There is no built-in to-do app (and is also missing from Now, I partially agree that to-do lists are a bit lame – I rarely actually do the things on them, but at least it gets them out of my head so I can safely forget about them. I prefer to actually schedule the item in the calendar but then I’m stuck with pushing them all ahead of me when I don’t actually do them when I said I would. Ideally I’d like a list of initially unscheduled items (a traditional to-do list) which can then be scheduled, but also stay on the list until I say they were done.

It occurs to me that this list would be super-interesting to companies in a wish-list kind of way. I’m basically declaring things I might want to do or acquire or need to acquire related things in order to do, which is a golden sales & marketing opportunity if there ever was one. Hell, it’s also a social networking thing. Maybe “learn piano” is a thing to do or “see a band live” or “get fit”. You can probably sell me stuff related to these desires, or put me in touch with like-minded individuals.

Google StreetView doesn’t work either. It links to some help explaining how to make it work on Windows 8, but I couldn’t get it to work on Surface.

Offline Use

I’m undecided about how the Surface handles offline use. There’s too much “I’m sorry. I can’t do that right now because you are not connected to the internet” going on. OK – so cache it and forward it later. While network connectivity keeps getting better, it’s still a long way from 100% in the UK.

The obvious basics are covered though – you can listen to your stored music while disconnected and can work on Office documents which can sync to SkyDrive later on, although even this is flaky. An Excel worksheet opened from SkyDrive, for example, would not open as the Wi-Fi connection was poor. Just open the cached copy you stupid thing.



Usability – the size, weight, battery life, keyboard, touchscreen and Modern UI all meld together to provide a very nice, handy, usable device. As Jeff Atwood has said (several times) this is the end for laptops. The Surface does the basic stuff that you need most of the time. For anything specialist (your day job) then you’ll need something chained to a desk anyway. Laptops were never really portable enough to be useful to me, and phones, while portable, aren’t usable enough. This hits the sweet spot in the same way I’m sure an iPad would.

Built-in Skype support.


No built-in RSS feed support. This is a shame as RSS is pretty much the best thing ever. Seriously.

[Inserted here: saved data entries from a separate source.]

--- src/hdl/fpm_round.sv ---
// Rounding stage logic of the binary32 multiplier: denormalize shift,
// round to nearest even and pack. Depends on fpm_pkg.
module fpm_round (
  input  logic [47:0] prod,      // leading one at bit 47
  input  logic signed [10:0] exp_in,
  input  logic        sign,
  output logic [31:0] result
);
  import fpm_pkg::*;

  logic [5:0]  sh;
  logic [47:0] p;
  logic        sticky0;
  logic [23:0] kept;
  logic [23:0] rest;
  logic        guard;
  logic        sticky;
  logic [24:0] kept_r;
  logic [31:0] bits;
  logic [47:0] mask;

  always_comb begin
    sh = 6'd0;
    mask = '0;
    if (exp_in <= 0) begin
      if ((11'sd1 - exp_in) >= 11'sd48) sh = 6'd48;
      else sh = 6'((11'sd1 - exp_in));
    end
    if (sh >= 6'd48) begin
      p = '0;
      sticky0 = |prod;
    end else begin
      mask = (48'd1 << sh) - 48'd1;
      sticky0 = |(prod & mask);
      p = prod >> sh;
    end
    kept  = p[47:24];
    rest  = p[23:0];
    guard = rest[23];
    sticky = sticky0 | (|rest[22:0]);
    kept_r = {1'b0, kept} + 25'(guard & (sticky | kept[0]));
    if (exp_in >= 1)
      bits = {exp_in[7:0] - 8'd1, 23'd0} + 32'(kept_r);
    else
      bits = 32'(kept_r);
    if (exp_in >= 11'sd255 || bits >= InfBits) bits = InfBits;
    result = {sign, bits[30:0]};
  end
endmodule
[src/rtl/rmq_pkg.sv]
// Shared package for the rotation-matrix-to-quaternion block.
// Holds number-format constants, payload structs and the axis table.
// No dependencies.
`timescale 1ns / 1ps

package rmq_pkg;

    localparam int DATA_WIDTH  = 16;
    localparam int FRAC_BITS   = DATA_WIDTH - 2;
    localparam int RAD_W       = DATA_WIDTH + 1;       // positive radicand, raw units
    localparam int NUM_W       = DATA_WIDTH + 1;       // sum or difference of two entries
    localparam int SQ_IN_W     = 2 * DATA_WIDTH - 2;   // radicand scaled for the root
    localparam int ROOT_W      = SQ_IN_W / 2;
    localparam int DEN_W       = ROOT_W + 2;           // 4 * root
    localparam int QUO_W       = 2 * DATA_WIDTH;       // dividend and full quotient
    localparam int QUEUE_DEPTH = 4;

    // cyclic successor of a diagonal index
    localparam logic [1:0] NEXT_AXIS [3] = '{2'd1, 2'd2, 2'd0};

    typedef struct packed {
        logic signed [DATA_WIDTH-1:0] m00;
        logic signed [DATA_WIDTH-1:0] m01;
        logic signed [DATA_WIDTH-1:0] m02;
        logic signed [DATA_WIDTH-1:0] m10;
        logic signed [DATA_WIDTH-1:0] m11;
        logic signed [DATA_WIDTH-1:0] m12;
        logic signed [DATA_WIDTH-1:0] m20;
        logic signed [DATA_WIDTH-1:0] m21;
        logic signed [DATA_WIDTH-1:0] m22;
    } mat_t;

    typedef struct packed {
        logic signed [DATA_WIDTH-1:0] qw;
        logic signed [DATA_WIDTH-1:0] qx;
        logic signed [DATA_WIDTH-1:0] qy;
        logic signed [DATA_WIDTH-1:0] qz;
        logic                         invalid;
    } quat_t;

    // Classified transaction: which component takes the root, its radicand,
    // and the three numerators of the other components in ascending slot order.
    typedef struct packed {
        logic                  bad;
        logic [1:0]            slot;
        logic [RAD_W-1:0]      rad;
        logic [2:0][NUM_W-1:0] num;
    } cls_t;

    typedef struct packed {
        logic                  bad;
        logic [1:0]            slot;
        logic [2:0][NUM_W-1:0] num;
    } side_t;

    typedef struct packed {
        logic              bad;
        logic [1:0]        slot;
        logic [ROOT_W-1:0] root;
        logic [2:0]        neg;
    } div_side_t;

endpackage

[src/rtl/rmq_queue.sv]
// Short queue between front end and back end.
// Depends on rmq_pkg.
`timescale 1ns / 1ps

module rmq_queue #(
    parameter int DEPTH = rmq_pkg::QUEUE_DEPTH
) (
    input  logic          clk,
    input  logic          rst_n,
    input  logic          push,
    input  rmq_pkg::cls_t item,
    output logic          full,
    input  logic          pop,
    output logic          valid,
    output rmq_pkg::cls_t head
);
    import rmq_pkg::*;

    localparam int PW = (DEPTH > 1) ? $clog2(DEPTH) : 1;
    localparam int CW = $clog2(DEPTH + 1);

    cls_t          mem [DEPTH];
    logic [PW-1:0] wr_ptr_reg;
    logic [PW-1:0] wr_ptr_next;
    logic [PW-1:0] rd_ptr_reg;
    logic [PW-1:0] rd_ptr_next;
    logic [CW-1:0] cnt_reg;
    logic [CW-1:0] cnt_next;

    assign full  = (cnt_reg == CW'(DEPTH));
    assign valid = (cnt_reg != '0);
    assign head  = mem[rd_ptr_reg];

    always_comb
    begin
        wr_ptr_next = wr_ptr_reg;
        rd_ptr_next = rd_ptr_reg;
        if (push)
        begin
            wr_ptr_next = (wr_ptr_reg == PW'(DEPTH - 1)) ? '0 : wr_ptr_reg + 1'b1;
        end
        if (pop)
        begin
            rd_ptr_next = (rd_ptr_reg == PW'(DEPTH - 1)) ? '0 : rd_ptr_reg + 1'b1;
        end
        cnt_next = cnt_reg + CW'(push) - CW'(pop);
    end

    always_ff @(posedge clk or negedge rst_n)
    begin
        if (!rst_n)
        begin
            wr_ptr_reg <= '0;
            rd_ptr_reg <= '0;
            cnt_reg    <= '0;
        end
        else
        begin
            wr_ptr_reg <= wr_ptr_next;
            rd_ptr_reg <= rd_ptr_next;
            cnt_reg    <= cnt_next;
        end
    end

    always_ff @(posedge clk)
    begin
        if (push)
        begin
            mem[wr_ptr_reg] <= item;
        end
    end

endmodule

Half-baked built-in social network support. This stuff absolutely has to sing and sizzle and zip and ping, aaaaaaaand it just … doesn’t. Everybody is Facebooking the shit out of each other and for the Surface to take with 90% of the population it has to nail this stuff. I honestly couldn’t recommend the Surface to most of my friends and relatives as they would just shrug, use Facebook in the browser, and claim it’s no different to what they already had. The weak camera is also a bit of a problem here.

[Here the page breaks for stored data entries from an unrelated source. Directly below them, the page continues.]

**src/rtl/rmq_pkg.sv**
```systemverilog
// Shared package for the rotation-matrix-to-quaternion block.
// Holds number-format constants, payload structs and the axis table.
// No dependencies.
`timescale 1ns / 1ps

package rmq_pkg;

    localparam int DATA_WIDTH  = 16;
    localparam int FRAC_BITS   = DATA_WIDTH - 2;
    localparam int RAD_W       = DATA_WIDTH + 1;       // positive radicand, raw units
    localparam int NUM_W       = DATA_WIDTH + 1;       // sum or difference of two entries
    localparam int SQ_IN_W     = 2 * DATA_WIDTH - 2;   // radicand scaled for the root
    localparam int ROOT_W      = SQ_IN_W / 2;
    localparam int DEN_W       = ROOT_W + 2;           // 4 * root
    localparam int QUO_W       = 2 * DATA_WIDTH;       // dividend and full quotient
    localparam int QUEUE_DEPTH = 4;

    // cyclic successor of a diagonal index
    localparam logic [1:0] NEXT_AXIS [3] = '{2'd1, 2'd2, 2'd0};

    typedef struct packed {
        logic signed [DATA_WIDTH-1:0] m00;
        logic signed [DATA_WIDTH-1:0] m01;
        logic signed [DATA_WIDTH-1:0] m02;
        logic signed [DATA_WIDTH-1:0] m10;
        logic signed [DATA_WIDTH-1:0] m11;
        logic signed [DATA_WIDTH-1:0] m12;
        logic signed [DATA_WIDTH-1:0] m20;
        logic signed [DATA_WIDTH-1:0] m21;
        logic signed [DATA_WIDTH-1:0] m22;
    } mat_t;

    typedef struct packed {
        logic signed [DATA_WIDTH-1:0] qw;
        logic signed [DATA_WIDTH-1:0] qx;
        logic signed [DATA_WIDTH-1:0] qy;
        logic signed [DATA_WIDTH-1:0] qz;
        logic                         invalid;
    } quat_t;

    // Classified transaction: which component takes the root, its radicand,
    // and the three numerators of the other components in ascending slot order.
    typedef struct packed {
        logic                  bad;
        logic [1:0]            slot;
        logic [RAD_W-1:0]      rad;
        logic [2:0][NUM_W-1:0] num;
    } cls_t;

    typedef struct packed {
        logic                  bad;
        logic [1:0]            slot;
        logic [2:0][NUM_W-1:0] num;
    } side_t;

    typedef struct packed {
        logic              bad;
        logic [1:0]        slot;
        logic [ROOT_W-1:0] root;
        logic [2:0]        neg;
    } div_side_t;

endpackage

```
**src/rtl/rmq_front.sv**
```systemverilog
// Front end: classifies one matrix (trace branch or largest diagonal).
// Depends on rmq_pkg.
`timescale 1ns / 1ps

module rmq_front (
    input  rmq_pkg::mat_t mat,
    output rmq_pkg::cls_t cls
);
    import rmq_pkg::*;

    localparam int EW = DATA_WIDTH + 3;
    localparam logic signed [EW-1:0] ONE = EW'(1) << FRAC_BITS;

    logic signed [EW-1:0] mm [3][3];
    logic signed [EW-1:0] trace;
    logic signed [EW-1:0] rad_d;
    logic signed [EW-1:0] rad_sel;
    logic signed [EW-1:0] nsl [4];
    logic [1:0]           i;
    logic [1:0]           j;
    logic [1:0]           k;
    logic [1:0]           slot;
    logic [1:0]           src;
    logic                 bad;

    always_comb
    begin
        mm[0][0] = EW'(mat.m00);
        mm[0][1] = EW'(mat.m01);
        mm[0][2] = EW'(mat.m02);
        mm[1][0] = EW'(mat.m10);
        mm[1][1] = EW'(mat.m11);
        mm[1][2] = EW'(mat.m12);
        mm[2][0] = EW'(mat.m20);
        mm[2][1] = EW'(mat.m21);
        mm[2][2] = EW'(mat.m22);

        trace = mm[0][0] + mm[1][1] + mm[2][2];

        // strict compares: ties keep the lower index
        i = 2'd0;
        if (mm[1][1] > mm[0][0])
        begin
            i = 2'd1;
        end
        if (mm[2][2] > mm[i][i])
        begin
            i = 2'd2;
        end
        j = NEXT_AXIS[i];
        k = NEXT_AXIS[j];
        rad_d = mm[i][i] - mm[j][j] - mm[k][k] + ONE;

        for (int s = 0; s < 4; s++)
        begin
            nsl[s] = '0;
        end

        if (!trace[EW-1] && (trace != '0))
        begin
            slot    = 2'd0;
            rad_sel = trace + ONE;
            bad     = 1'b0;
            nsl[1]  = mm[2][1] - mm[1][2];
            nsl[2]  = mm[0][2] - mm[2][0];
            nsl[3]  = mm[1][0] - mm[0][1];
        end
        else
        begin
            slot    = i + 2'd1;
            rad_sel = rad_d;
            bad     = rad_d[EW-1] || (rad_d == '0);
            nsl[0]  = mm[k][j] - mm[j][k];
            nsl[j + 2'd1] = mm[j][i] + mm[i][j];
            nsl[k + 2'd1] = mm[k][i] + mm[i][k];
        end

        cls.bad  = bad;
        cls.slot = slot;
        cls.rad  = rad_sel[RAD_W-1:0];
        for (int t = 0; t < 3; t++)
        begin
            src = (2'(t) < slot) ? 2'(t) : 2'(t + 1);
            cls.num[t] = nsl[src][NUM_W-1:0];
        end
    end

endmodule

```
**config.mk**
```make
export PLATFORM = sky130hd
export DESIGN_NAME = rmq_front
export DESIGN_NICKNAME = d
export VERILOG_FILES = /design/src/rtl/rmq_pkg.sv /design/src/rtl/rmq_front.sv
export SDC_FILE = /design/constraint.sdc
export NUM_CORES = 1
export LEC_CHECK = 0
export BUFFER_PORTS_ARGS = -buffer_cell sky130_fd_sc_hd__buf_2
export CAP_MARGIN = 20
export CORE_MARGIN = 3
export CORE_UTILIZATION = 54
export DETAILED_ROUTE_END_ITERATION = 8
export PLACE_DENSITY = 0.81
export SLEW_MARGIN = 10
export SYNTH_ARGS = -nofsm -noshare
export SYNTH_HDL_FRONTEND = slang
export SYNTH_SLANG_ARGS = --single-unit
```
**constraint.sdc**
```tcl
create_clock -name vclk -period 10.7
set_input_delay 1.605 -clock vclk [all_inputs]
set_output_delay 1.605 -clock vclk [all_outputs]
set_load 0.02 [all_outputs]
```
# Word level (Yosys, flattened, before mapping)
# Cells that the tools add are included.
[totals]
regBits = 0
inputBits = 144
out_inout_bits = 71
[classes]
n_addsub = 15
magnitude_cmp = 16
mux = 73
n_bitwise = 9
n_reduce_logical = 7
[ops]
columns = ["cell", "count"]
rows = [
  ["$mux 57", 9],
  ["$bmux 19 s2", 13],
  ["$bmux 57 s2", 4],
  ["$mux 19", 23],
  ["$bwmux 76", 2],
  ["$mux 17", 7],
  ["$demux 19 s2", 2],
  ["$sub 19x19->19", 3],
  ["$sub 16x16->17", 3],
  ["$add 19x19->19", 2],
  ["$ge 3x3->1 const B", 9],
  ["$not 2->3", 8],
  ["$add 19x16->19 const B", 1],
  ["$gt 16x19->1", 1],
  ["$logic_not 19->1", 1],
  ["$reduce_bool 19->1", 1],
  ["$add 17x16->18", 1],
  ["$add 16x16->17", 1],
  ["$add 17x16->17 const B", 1],
  ["$gt 16x16->1", 1],
  ["$mux 2", 7],
  ["$bmux 2 s2", 2],
  ["$add 2x1->2 const B", 3],
  ["$lt 3x1->1 const B", 2],
  ["7 further kinds", 13],
]

# Logic depth before layout (Yosys ltp)
# Gate-level depths: netlist of the first run.
[logic_depth]
word_depth = 33
ltp_mapped = 39
ltp_nobuf = 35

# Worst setup path after synthesis of the first run
# No wires, ideal clock.
[synth_path]
kind = "input port to output port"
from = "input port mat[129] (netlist bit)"
to = "output port cls[70] (netlist bit)"
t_arrival_ps = 8729
setup_slack_ps = 366
path_stages = 35
path_cell_list = "inv_1 -> ha_1 -> nor2b_1 -> o21a_1 -> o21a_1 -> o21ai_1 -> a21oi_1 -> o311ai_1 -> nand2_1 -> buf_2 -> mux2i_1 -> ha_1 -> a21o_1 -> a21o_1 -> a2111oi_0 -> a21o_1 -> clkbuf_1 -> buf_1 -> nor2_1 -> a21oi_1 -> fa_1 -> ha_1 -> ha_1 -> inv_1 -> fa_1 -> nor2b_1 -> o31a_1 -> o211a_1 -> o21a_1 -> a21o_1 -> a211o_1 -> a2111oi_2 -> nand4b_1 -> a21oi_1 -> buf_4"
[synth_via]
elab_chain_len = 31
word_cells_on_any_way = 49
classes_between = "add/sub (5); order compare (2); mux (33); bitwise (4); reduce/logical (5)"
[synth_rtl]
columns = ["item", "line", "text"]
rows = [
  ["start: declaration", "rmq_front.sv:6", "input rmq_pkg::mat_t mat,"],
  ["parallel branches: the longest is 30 deep, another holds $gt 16x19->1", "-", ""],
  ["$mux 1 (*)", "rmq_front.sv:59", "if (!trace[EW-1] && (trace != '0))"],
  ["end: declaration", "rmq_front.sv:7", "output rmq_pkg::cls_t cls"],
]
# Mark *: on every way between the ends. The select of a mux whose other input is x is not followed.

==> results of run 1 <==
[path summary, 6_finish.rpt]
kind	start	to	slack, ns	cells past startpoint
min	mat[112]	cls[34]	3.67	4
max	mat[129]	cls[70]	0.25	34
[logic make-up after synthesis]
| logic type | after synthesis | synth area share, % |
|---|---|---|
| buf+inv | 168 | 5.960 |
| compound gates | 395 | 21.14 |
| fa+ha+maj | 218 | 26.32 |
| simple gates | 371 | 15.40 |
| xor+xnor | 101 | 7.690 |
| mux | 261 | 23.48 |
[tightest hold or removal path: stages]
cell and delay, ns:
buf_2 0.12, ha_1 0.12, mux2i_1 0.06, buf_2 0.16
[layout by cell type, fill, tap and decap left out, types with 31 or more instances in the layout]
cell type / instances
a21o_1: 35
a21oi_1: 111
buf_2: 214
fa_1: 40
ha_1: 178
inv_1: 109
mux2_2: 31
mux2i_1: 218
nand2_1: 127
nor2_1: 84
o21ai_0: 129
xnor2_1: 62
xor2_1: 39
[cell type report]
cell class	count	area share, %
tap	270	2.595
multi-input combinational	1349	84.22
timing repair buffer	239	9.987
antenna	3	0.05767
inverter	109	3.143
[per-layer routing]
metal  share of wire (%)  track usage, %  vias to the layer above
li1                    -               -                     5858
met5                   0               0                        -
met1                  45           39.06                     5496
met4                 2.2           5.351                        0
met3                 6.6          0.9954                       49
met2                  46           47.08                      435
[power by group through the flow]
stage	registers, mW	clock network, mW	logic [mW]
after floorplan	0	0	2.13
after global placement	0	0	2.74
after detailed placement	0	0	2.79
after CTS	0	0	2.81
after global routing	0	0.0000000375	3.16
final	0	0.0000000376	2.87
[timing repair]
| action | 4_1_cts | 5_1_grt |
|---|---|---|
| resized for setup | 3 | 15 |
| gates cloned | 1 | 2 |
| setup endpoints to repair | 1 | 8 |
| setup buffers | 0 | 7 |
| pin swaps | 1 | 5 |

Flakiness. Quite often I’ll hit the start button and the Surface will vibrate to show it registered the hit, but does nothing. I have to press again to actually get the start screen. Most of the built-in apps have crashed or wobbled at some point (see the rest of this post). This all spoils the overall experience and feeling of quality. Instead it’s just the usual half-done junk we expect from Microsoft. It’s OK I suppose, and that’s actually a problem.

“Broken” headphones experience on first use.

Summary (TL:DR)

I really want to like it and it’s really close to being a great device. It’s just a shame that the usual Microsoft low-quality and lack of attention to detail are present. I’ll put up with it, but I’m not sure I’ll really love it. On the other hand, it’s only just been released and most of the minor quibbles above can be fixed via updates if Microsoft has the will to improve it.